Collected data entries
File: config.mk
export PLATFORM = sky130hd
export DESIGN_NAME = lvds_tx
export DESIGN_NICKNAME = d
export VERILOG_FILES = /design/src/rtl/lvds_tx.sv
export SDC_FILE = /design/constraint.sdc
export NUM_CORES = 1
export LEC_CHECK = 0
export CORE_UTILIZATION = 45
export CTS_CLUSTER_DIAMETER = 60
export DETAILED_ROUTE_END_ITERATION = 10
export PLACE_DENSITY = 0.73
export SLEW_MARGIN = 20
export SYNTH_ARGS = -nofsm -noshare
export SYNTH_HDL_FRONTEND = slang
export SYNTH_SLANG_ARGS = --single-unit
File: constraint.sdc
create_clock -name i_ddr_clk -period 2.05 [get_ports i_ddr_clk]
set_clock_uncertainty 0.2 [all_clocks]
set_input_delay 0.205 -clock i_ddr_clk [delete_from_list [all_inputs] [get_ports i_ddr_clk]]
set_output_delay 0.205 -clock i_ddr_clk [all_outputs]
set_load 0.01 [all_outputs]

EXERCISE GOAL: Your answer must be the full set of entries, copied exactly.

OUTPUT FOR THIS EXERCISE:
File: config.mk
export PLATFORM = sky130hd
export DESIGN_NAME = lvds_tx
export DESIGN_NICKNAME = d
export VERILOG_FILES = /design/src/rtl/lvds_tx.sv
export SDC_FILE = /design/constraint.sdc
export NUM_CORES = 1
export LEC_CHECK = 0
export CORE_UTILIZATION = 45
export CTS_CLUSTER_DIAMETER = 60
export DETAILED_ROUTE_END_ITERATION = 10
export PLACE_DENSITY = 0.73
export SLEW_MARGIN = 20
export SYNTH_ARGS = -nofsm -noshare
export SYNTH_HDL_FRONTEND = slang
export SYNTH_SLANG_ARGS = --single-unit
File: constraint.sdc
create_clock -name i_ddr_clk -period 2.05 [get_ports i_ddr_clk]
set_clock_uncertainty 0.2 [all_clocks]
set_input_delay 0.205 -clock i_ddr_clk [delete_from_list [all_inputs] [get_ports i_ddr_clk]]
set_output_delay 0.205 -clock i_ddr_clk [all_outputs]
set_load 0.01 [all_outputs]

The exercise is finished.